Ok why did this take so long to be created? GSLikesCats307 (talk) 12:58, 11 June 2026 (UTC)

I think it was because explainxkcd was down when this comic was published (agian :/) --Clarkexckd8 (talk) 13:01, 11 June 2026 (UTC)
It was like that with the last comic as well. What's causing these outages? GSLikesCats307 (talk) 13:03, 11 June 2026 (UTC)
Maybe it's something with the servers. I have no clue why it took until 12:00 (UTC) to upload though.--Clarkexckd8 (talk) 13:15, 11 June 2026 (UTC)
I'm going to theorise that some third party, out there, is running something that hammers our servers. From the little information the change-logs gives, they're starting it around 22:00 (server time) and it only ends (or people, including the comic-update-BOT, only realise it has ended) at around 12:00 (server time, again).
While this inconsiderate thing is happening, everyone else (and probably themselves, if they're running their hammering massivelg in parallel) is finding it almost impossible to connect, as the back-end is too busy serving the site-database results to the hammerer. (Some edits were made ~05:00ish, the other day. Might have been lucky/persistent to do that. Or hit a rare pause by the bad-actor's efforts.)
Probably not a deliberate DDOS, as these other periods of sanity wouldn't be in such a plan by someone. I suggest it's either someone/something doing (or trying to do) a lot of webscraping, without any though to throttling it down to a less disruptive level, or even an intended auto-spammer (getting thwarted by the initial hurdles that protect this site, but their spamming algorithm just keeps trying).
And the inconvenience to us mere mortals is as applicable to the comic-upload-BOT. The only difference being that it can (in a way programmed specifically not to self-defeatingly DDOS the site) just try again, perhaps every half an hour or so, so is more likely to be the first contributor to the site (when there's a new comic still to post, in its backlog) once the data-pummelling has stopped for the day.
What can we do about it? Not much. Curse the person who (intentionally or otherwise) did this? But it seems to not involve any traces of activity that aren't purely server-log level, or maybe on the prody servers that we also don't control. With any luck, they'll realise their (unintended) mistake and rethink it. Or just have no more reason to do so. Not very comforting, but the best outcome I can imagine happening easily. 82.132.236.149 12:53, 12 June 2026 (UTC)
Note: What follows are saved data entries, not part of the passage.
File: config.mk
export PLATFORM = sky130hd
export DESIGN_NAME = jtsdram_pattern
export DESIGN_NICKNAME = d
export VERILOG_FILES = /design/src/rtl/jtsdram_pattern.sv
export SDC_FILE = /design/constraint.sdc
export NUM_CORES = 1
export LEC_CHECK = 0
export BUFFER_PORTS_ARGS = -buffer_cell sky130_fd_sc_hd__buf_2
export CAP_MARGIN = 25
export CELL_PAD_IN_SITES_DETAIL_PLACEMENT = 1
export CELL_PAD_IN_SITES_GLOBAL_PLACEMENT = 1
export CORE_UTILIZATION = 29
export DETAILED_ROUTE_END_ITERATION = 10
export PLACE_DENSITY_LB_ADDON = 0.1
export RECOVER_POWER = 25
export REMOVE_ABC_BUFFERS = 1
export SLEW_MARGIN = 20
export SYNTH_ARGS = -nofsm -noshare
export SYNTH_HDL_FRONTEND = slang
export SYNTH_SLANG_ARGS = --single-unit
File: constraint.sdc
create_clock -name vclk -period 3.8
set_input_delay 0.38 -clock vclk [all_inputs]
set_output_delay 0.38 -clock vclk [all_outputs]
set_load 0.02 [all_outputs]
### src/rtl/memn2n_fifo_feeder_if.sv
// Handshake bundle between the host input FIFO / command side and the MemN2N feeder.
// The feeder sits on the slave modport; whoever drives commands and the FIFO uses master.
interface memn2n_fifo_feeder_if #(
    parameter int BW_DATA_IN = 32,
    parameter int BW_NUM     = 8
) ();

    logic                  start;
    logic [BW_NUM-1:0]     num_words;
    logic                  fifo_empty;
    logic [BW_DATA_IN-1:0] fifo_dout;
    logic                  fifo_rd_en;
    logic [BW_DATA_IN-1:0] data_out;
    logic                  en;
    logic                  en_init;
    logic                  busy;
    logic                  done;
    logic [BW_NUM-1:0]     word_cnt;

    modport master (
        output start,
        output num_words,
        output fifo_empty,
        output fifo_dout,
        input  fifo_rd_en,
        input  data_out,
        input  en,
        input  en_init,
        input  busy,
        input  done,
        input  word_cnt
    );

    modport slave (
        input  start,
        input  num_words,
        input  fifo_empty,
        input  fifo_dout,
        output fifo_rd_en,
        output data_out,
        output en,
        output en_init,
        output busy,
        output done,
        output word_cnt
    );

endinterface

### src/rtl/memn2n_fifo_feeder.sv
// Pulls story words out of the host input FIFO and sequences en_init/en for the MemN2N core,
// one fixed-length enable window per word, with the final (answer) word getting a short window.
module memn2n_fifo_feeder #(
    parameter int BW_DATA_IN        = 32,
    parameter int BW_CNT            = 16,
    parameter int INIT_PULSE_CYCLES = 1,
    parameter int INIT_WAIT_CYCLES  = 60,
    parameter int RUN_CYCLES        = 40,
    parameter int LAST_RUN_CYCLES   = 1,
    parameter int BW_NUM            = 8
) (
    input  logic                clk,
    input  logic                rst,
    memn2n_fifo_feeder_if.slave bus
);

    // A zero-length window would never terminate the counter compare, so it is clamped to one.
    localparam int INIT_LEN     = (INIT_PULSE_CYCLES < 1) ? 1 : INIT_PULSE_CYCLES;
    localparam int WAIT_LEN     = (INIT_WAIT_CYCLES  < 1) ? 1 : INIT_WAIT_CYCLES;
    localparam int RUN_LEN      = (RUN_CYCLES        < 1) ? 1 : RUN_CYCLES;
    localparam int LAST_RUN_LEN = (LAST_RUN_CYCLES   < 1) ? 1 : LAST_RUN_CYCLES;

    localparam logic [BW_CNT-1:0] INIT_END     = BW_CNT'(INIT_LEN - 1);
    localparam logic [BW_CNT-1:0] WAIT_END     = BW_CNT'(WAIT_LEN - 1);
    localparam logic [BW_CNT-1:0] RUN_END      = BW_CNT'(RUN_LEN - 1);
    localparam logic [BW_CNT-1:0] LAST_RUN_END = BW_CNT'(LAST_RUN_LEN - 1);

    typedef enum logic [2:0] {
        IDLE,
        INIT,
        INIT_WAIT,
        POP,
        LATCH,
        RUN,
        GAP,
        DONE
    } state_t;

    state_t                state;
    state_t                next_state;
    logic [BW_CNT-1:0]     cnt;
    logic [BW_NUM-1:0]     num_latched;
    logic [BW_NUM-1:0]     word_cnt_q;
    logic [BW_DATA_IN-1:0] data_q;
    logic                  last_word;
    logic [BW_CNT-1:0]     run_end;
    logic                  accept;

    logic fifo_rd_en_c;
    logic en_c;
    logic en_init_c;
    logic busy_c;
    logic done_c;

    // word_cnt is bumped in LATCH, so during RUN it already counts the word being presented.
    assign last_word = (word_cnt_q == num_latched);
    assign run_end   = last_word ? LAST_RUN_END : RUN_END;
    assign accept    = (state == IDLE) && bus.start && (bus.num_words != '0);

    always_comb begin
        next_state   = state;
        fifo_rd_en_c = 1'b0;
        en_c         = 1'b0;
        en_init_c    = 1'b0;
        busy_c       = (state != IDLE);
        done_c       = 1'b0;

        case (state)
            IDLE: begin
                if (bus.start) begin
                    next_state = (bus.num_words == '0) ? DONE : INIT;
                end
            end
            INIT: begin
                en_init_c = 1'b1;
                if (cnt == INIT_END) begin
                    next_state = INIT_WAIT;
                end
            end
            INIT_WAIT: begin
                if (cnt == WAIT_END) begin
                    next_state = POP;
                end
            end
            POP: begin
                if (!bus.fifo_empty) begin
                    fifo_rd_en_c = 1'b1;
                    next_state   = LATCH;
                end
            end
            LATCH: begin
                next_state = RUN;
            end
            RUN: begin
                en_c = 1'b1;
                if (cnt == run_end) begin
                    next_state = last_word ? DONE : GAP;
                end
            end
            GAP: begin
                next_state = POP;
            end
            DONE: begin
                done_c     = 1'b1;
                next_state = IDLE;
            end
            default: begin
                next_state = IDLE;
            end
        endcase
    end

    // The cycle counter restarts on every state change, so each state times itself from zero.
    always_ff @(posedge clk) begin
        if (rst) begin
            state <= IDLE;
            cnt   <= '0;
        end else begin
            state <= next_state;
            if (next_state != state) begin
                cnt <= '0;
            end else begin
                cnt <= cnt + 1'b1;
            end
        end
    end

    // fifo_dout is valid in LATCH (one cycle after the pop), and data_out only ever moves there.
    always_ff @(posedge clk) begin
        if (rst) begin
            num_latched <= '0;
            word_cnt_q  <= '0;
            data_q      <= '0;
        end else begin
            if (accept) begin
                num_latched <= bus.num_words;
                word_cnt_q  <= '0;
            end
            if (state == LATCH) begin
                data_q     <= bus.fifo_dout;
                word_cnt_q <= word_cnt_q + 1'b1;
            end
        end
    end

    assign bus.fifo_rd_en = fifo_rd_en_c;
    assign bus.en         = en_c;
    assign bus.en_init    = en_init_c;
    assign bus.busy       = busy_c;
    assign bus.done       = done_c;
    assign bus.data_out   = data_q;
    assign bus.word_cnt   = word_cnt_q;

endmodule

### src/flat_wrapper.sv
// flat-port wrapper written by rule: the top's interface ports become plain ports
module memn2n_fifo_feeder_flat 
#(
    parameter int BW_DATA_IN        = 32,
    parameter int BW_CNT            = 16,
    parameter int INIT_PULSE_CYCLES = 1,
    parameter int INIT_WAIT_CYCLES  = 60,
    parameter int RUN_CYCLES        = 40,
    parameter int LAST_RUN_CYCLES   = 1,
    parameter int BW_NUM            = 8
)
  (clk, rst, bus_start, bus_num_words, bus_fifo_empty, bus_fifo_dout, bus_fifo_rd_en, bus_data_out, bus_en, bus_en_init, bus_busy, bus_done, bus_word_cnt);
  memn2n_fifo_feeder_if #(.BW_DATA_IN(BW_DATA_IN), .BW_NUM(BW_NUM)) bus_i ();
  input  logic clk;
  input  logic rst;
  input wire logic [$bits(bus_i.start)-1:0] bus_start;
  input wire logic [$bits(bus_i.num_words)-1:0] bus_num_words;
  input wire logic [$bits(bus_i.fifo_empty)-1:0] bus_fifo_empty;
  input wire logic [$bits(bus_i.fifo_dout)-1:0] bus_fifo_dout;
  output wire logic [$bits(bus_i.fifo_rd_en)-1:0] bus_fifo_rd_en;
  output wire logic [$bits(bus_i.data_out)-1:0] bus_data_out;
  output wire logic [$bits(bus_i.en)-1:0] bus_en;
  output wire logic [$bits(bus_i.en_init)-1:0] bus_en_init;
  output wire logic [$bits(bus_i.busy)-1:0] bus_busy;
  output wire logic [$bits(bus_i.done)-1:0] bus_done;
  output wire logic [$bits(bus_i.word_cnt)-1:0] bus_word_cnt;
  assign bus_i.start = bus_start;
  assign bus_i.num_words = bus_num_words;
  assign bus_i.fifo_empty = bus_fifo_empty;
  assign bus_i.fifo_dout = bus_fifo_dout;
  assign bus_fifo_rd_en = bus_i.fifo_rd_en;
  assign bus_data_out = bus_i.data_out;
  assign bus_en = bus_i.en;
  assign bus_en_init = bus_i.en_init;
  assign bus_busy = bus_i.busy;
  assign bus_done = bus_i.done;
  assign bus_word_cnt = bus_i.word_cnt;
  memn2n_fifo_feeder #(.BW_DATA_IN(BW_DATA_IN), .BW_CNT(BW_CNT), .INIT_PULSE_CYCLES(INIT_PULSE_CYCLES), .INIT_WAIT_CYCLES(INIT_WAIT_CYCLES), .RUN_CYCLES(RUN_CYCLES), .LAST_RUN_CYCLES(LAST_RUN_CYCLES), .BW_NUM(BW_NUM)) u_core (.clk(clk), .rst(rst), .bus(bus_i));
endmodule
### config.mk
export PLATFORM = sky130hd
export DESIGN_NAME = memn2n_fifo_feeder_flat
export DESIGN_NICKNAME = d
export VERILOG_FILES = /design/src/rtl/memn2n_fifo_feeder_if.sv /design/src/rtl/memn2n_fifo_feeder.sv /design/src/flat_wrapper.sv
export SDC_FILE = /design/constraint.sdc
export NUM_CORES = 1
export LEC_CHECK = 0
export BUFFER_PORTS_ARGS = -buffer_cell sky130_fd_sc_hd__buf_4
export CORE_MARGIN = 2
export CORE_UTILIZATION = 45
export DETAILED_ROUTE_END_ITERATION = 12
export GPL_TIMING_DRIVEN = 0
export PLACE_DENSITY = 0.74
export REMOVE_ABC_BUFFERS = 1
export SETUP_SLACK_MARGIN = 0.3
export SLEW_MARGIN = 20
export SYNTH_ARGS = -nofsm -noshare
export SYNTH_HDL_FRONTEND = slang
export SYNTH_SLANG_ARGS = --single-unit
### constraint.sdc
create_clock -name clk -period 2.1 [get_ports clk]
set_input_delay 0.21 -clock clk [delete_from_list [all_inputs] [get_ports clk]]
set_output_delay 0.21 -clock clk [all_outputs]
set_load 0.05 [all_outputs]
==> impl_metrics.json <==
{
  "worstSetupStartpointType": "flop",
  "insertedDiodeCount": 0,
  "final_cycle_utilization_of_the_critical_path_pct": 102,
  "max_slew_margin_pct": 62.7,
  "vias_per_cell": 5.31,
  "cts_tree": "yes",
  "synth-warning-count": 0,
  "synth_enable_flop_cells": 0,
  "detail_route.drc_violations": 0,
  "violations": "negative setup slack",
  "rsz0062_at_grt": "yes",
  "cp.arrival_ns": 2.37,
  "achievable-frequency_ghz": 0.466,
  "cap_viol_max_count": 0,
  "clock_latency_ns": 0.35,
  "fp.dieArea_sq_um": 7000,
  "fin_ws_ns": -0.0475,
  "worst_clock_skew_ns": 0.00895,
  "routed-via-count": 2826,
  "synthToLayoutAreaGrowth_pct": 40.5,
  "maximum_number_of_pins_on_one_net_before_global_route_repair": 53,
  "layout-drive-gt1-share_pct": 33.0,
  "tritoncts_num_sinks": 67,
  "worst_ep_required_time_ns": 2.33,
  "avgSynthCellArea_sq_um": 8.04,
  "p_leak_uw": 0.00159,
  "synth_flop_cell": "sky130_fd_sc_hd__dfxtp_1",
  "postSynthRegisterBits": 67,
  "gp_routability_congestion": 0.797,
  "first_global_vias": 2767,
  "placement.io_buffers": 88,
  "worst_path_largest_cell_delay_ns": 0.57,
  "grt_remaining_overflow": 0,
  "met3_wirelength_um": 476,
  "cts_made_buffers": 9,
  "drtIter0Drc": 129,
  "topRoutingLayerUsed": "met4",
  "met2_wire_len_um": 3860,
  "starting_density_pct": 45.7,
  "synth.yosys.seq_area_share_pct": 47.0,
  "synth_cell_type_count": 42,
  "power.density_cell_area_nw_per_um2": 741,
  "drt-wirelength-per-cell_um": 14.4,
  "critical_path_class": "reg2reg",
  "pin_count": 89,
  "dieHeight_um": 83.7,
  "endpoint_kind": "flop",
  "finalMaxSlewViolations": 0,
  "fill_cells": 536,
  "status": "finished with violations",
  "place.detailed.hpwl_um": 4900,
  "grt_first_pass_wirelength_um": 12100,
  "die_x_um": 83.7,
  "postCtsHoldBufs": 0,
  "clk_root_buffer_cell": "sky130_fd_sc_hd__clkbuf_8",
  "tightest_slew_ns": 0.555,
  "ys_async_sr_fraction_pct": 0,
  "drt_pre_antenna_iters": 4,
  "nets": 497,
  "mappedNetlistArea_sq_um": 2860,
  "core_region_area_sq_um": 6240,
  "slowest_stage": "sky130_fd_sc_hd__or4_4",
  "floorplan.rows": 29,
  "crit_path_top_cell_by_count": "sky130_fd_sc_hd__or4_4",
  "layout_min_cycle_time_ns": 2.15,
  "netlist_instances": 355,
  "critical_path.reg2reg.startpoint": "u_core.cnt[10]",
  "vdd.ir_drop.worst_uv": 410,
  "worst-r2r-setup-slack_ns": -0.05,
  "finalWirelength_um": 7680,
  "hold_path.startpoint": "bus_fifo_dout[24]",
  "cts.clk_slew.worst_paths_ns": 0.08,
  "timing.hold.worst_path_depth": 3,
  "postLayoutCoreUtil_pct": 64.3,
  "antenna_violations_before_repair": 0,
  "reg2reg_depth": 5,
  "clock_tree.htree_level_count": 3,
  "worst-path-max-fanout": 5,
  "hold_class": "in2reg",
  "finalHoldViolCount": 0,
  "drt.antenna.violating_nets": 0,
  "max-clock-path-buffers": 2,
  "min_delay_worst_endpoint": "u_core.bus.data_out[24]",
  "grt.total_usage_pct": 21.1,
  "cp_cell_sequence": "or4_4, or4_4, a2111o_1, nand3_4, nor3b_1",
  "finalSetupViolations": 6,
  "post-layout-total-power_uw": 2970,
  "drt-met1-wl_um": 3240,
  "timing.rr.end": "u_core.cnt[1]"
}
-- power by group --
part | switching [uW] | total [uW] | internal (uW)
logic | 244 | 433 | 189
registers | 55.9 | 1360 | 1300
clock network | 506 | 1180 | 671
total | 806 | 2970 | 2160
-- layout by cell type, fill, tap and decap left out, types with 3 or more instances in the layout --
| master | n |
|---|---|
| sky130_fd_sc_hd__a22oi_1 | 3 |
| sky130_fd_sc_hd__nand2_1 | 87 |
| sky130_fd_sc_hd__nor2_1 | 27 |
| sky130_fd_sc_hd__or4_4 | 4 |
| sky130_fd_sc_hd__nor3_1 | 9 |
| sky130_fd_sc_hd__xor2_1 | 9 |
| sky130_fd_sc_hd__buf_4 | 100 |
| sky130_fd_sc_hd__ha_1 | 3 |
| sky130_fd_sc_hd__nand3_1 | 11 |
| sky130_fd_sc_hd__and3_1 | 5 |
| sky130_fd_sc_hd__nand4_1 | 5 |
| sky130_fd_sc_hd__dfxtp_4 | 3 |
| sky130_fd_sc_hd__inv_1 | 5 |
| sky130_fd_sc_hd__clkbuf_8 | 9 |
| sky130_fd_sc_hd__xnor2_1 | 16 |
| sky130_fd_sc_hd__dfxtp_1 | 55 |
| sky130_fd_sc_hd__o21ai_0 | 3 |
| sky130_fd_sc_hd__a21oi_1 | 45 |
| sky130_fd_sc_hd__dfxtp_2 | 9 |
-- layer usage --
| metal | track usage, % | vias to the layer above |
|---|---|---|
| met2 | 35.6 | 72 |
| met3 | 6.43 | 10 |
| met1 | 24.9 | 1338 |
| li1 | - | 1406 |
| met4 | 8.80 | 0 |
| met5 | 0 | - |
-- worst max path at each step --
stage	start	end	slack, ns
2_1_floorplan	u_core.state[2]	u_core.bus.word_cnt[7]	-1.11
3_3_place_gp	u_core.state[2]	u_core.bus.word_cnt[2]	-2.71
3_5_place_dp	u_core.state[0]	u_core.bus.word_cnt[3]	-0.25
4_1_cts	u_core.cnt[10]	u_core.cnt[5]	-0.04
5_1_grt	u_core.cnt[0]	u_core.cnt[1]	-0.10
6_report	u_core.cnt[10]	u_core.cnt[1]	-0.05
-- kinds of logic after synthesis --
logic type / count (synthesis) / share of synthesized area (%)
XOR/XNOR: 25 / 7.67
adder cells (fa/ha/maj): 3 / 1.31
AND/OR/NAND/NOR: 170 / 27.4
buffers and inverters: 24 / 3.29
flip-flops: 67 / 47.0
AO/OA/AOI/OAI: 66 / 13.3
-- flip-flops by register name (all words and copies together) (netlist names) --
signal               cells
u_core.bus.data_out     32
u_core.cnt              16
u_core.bus.word_cnt      8
u_core.num_latched       8
u_core.state             3
-- cell type report --
| class | count | area (sq um) | area share [%] |
|---|---|---|---|
| clock buffer | 10 | 128 | 3.18 |
| sequential | 67 | 1360 | 34.0 |
| inverter | 5 | 18.8 | 0.468 |
| tap | 77 | 96.3 | 2.40 |
| multi-input combinational | 266 | 1550 | 38.7 |
| timing repair buffer | 101 | 762 | 19.0 |
| clock inverter | 6 | 90.1 | 2.25 |
-- worst max-delay path: cells and delay by family (launching register included) --
| kind | cells | cell delay (ns) |
|---|---|---|
| compound gates | 1 | 0.42 |
| flops | 1 | 0.35 |
| simple gates | 4 | 1.27 |
-- synth_stat cells (3+ instances only) --
master / number / area, sq um
sky130_fd_sc_hd__dfxtp_1: 67 / 1340
sky130_fd_sc_hd__a22oi_1: 3 / 22.5
sky130_fd_sc_hd__nand3_1: 11 / 55.1
sky130_fd_sc_hd__o21ai_0: 5 / 25.0
sky130_fd_sc_hd__and3_1: 5 / 31.3
sky130_fd_sc_hd__ha_1: 3 / 37.5
sky130_fd_sc_hd__nand4_1: 5 / 31.3
sky130_fd_sc_hd__xnor2_1: 16 / 140
sky130_fd_sc_hd__nor2_1: 27 / 101
sky130_fd_sc_hd__nor3_1: 12 / 60.1
sky130_fd_sc_hd__nor4_1: 4 / 25.0
sky130_fd_sc_hd__a21oi_1: 45 / 225
sky130_fd_sc_hd__xor2_1: 9 / 78.8
sky130_fd_sc_hd__inv_1: 5 / 18.8
sky130_fd_sc_hd__clkbuf_1: 17 / 63.8
sky130_fd_sc_hd__or3_1: 3 / 18.8
sky130_fd_sc_hd__nand2_1: 87 / 327
-- metrics by stage --
stage / instance area (sq um) / hold WS [ns] / setup TNS, ns / worst slack, ns / std cells
after CTS: 3900 / 0.0913 / -0.186 / -0.0416 / 526
final: 4010 / 0.103 / -0.219 / -0.0475 / 532
after global placement: 3540 / 0.442 / -98.95 / -2.71 / 501
after global routing: 4010 / 0.0955 / -0.494 / -0.101 / 532
after detailed placement: 3570 / 0.448 / -2.18 / -0.249 / 504
after floorplan: 2780 / 0.279 / -32.64 / -1.11 / 336
-- timing repair --
action | CTS | global route
setup endpoints to repair | 58 | 53
gates cloned | 0 | 2
resized for setup | 19 | 16
pin swaps | 7 | 4
buffers inserted | 6 | 4
endpoints found under the hold margin | 0 | 0
(Power assumes the default switching activity.)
This is probably nitpicking, but covering the opening of a hose doesn't increase the pressure of the stream, it increases flow rate instead, and with it the nozzle velocity. The pressure at the end of a hose is equal to ambient pressure, and the flow rate adjusts itself to achieve this. (At least in sub-sonic conditions that you would normally encounter, though this may not apply to the LHC...) 2A02:590:1404:9301:2CAC:E347:73BF:C11 14:30, 11 June 2026 (UTC)

Yeah, I noticed that... decreasing the diameter should actually decrease the pressure by bernoulli's law, right? 12.159.97.176 14:31, 11 June 2026 (UTC)
Yeah I was about to mention that too GreaterDog6065 (talk) 14:55, 11 June 2026 (UTC)GreaterDog6065 09:54, 11 June 2026 (CDT)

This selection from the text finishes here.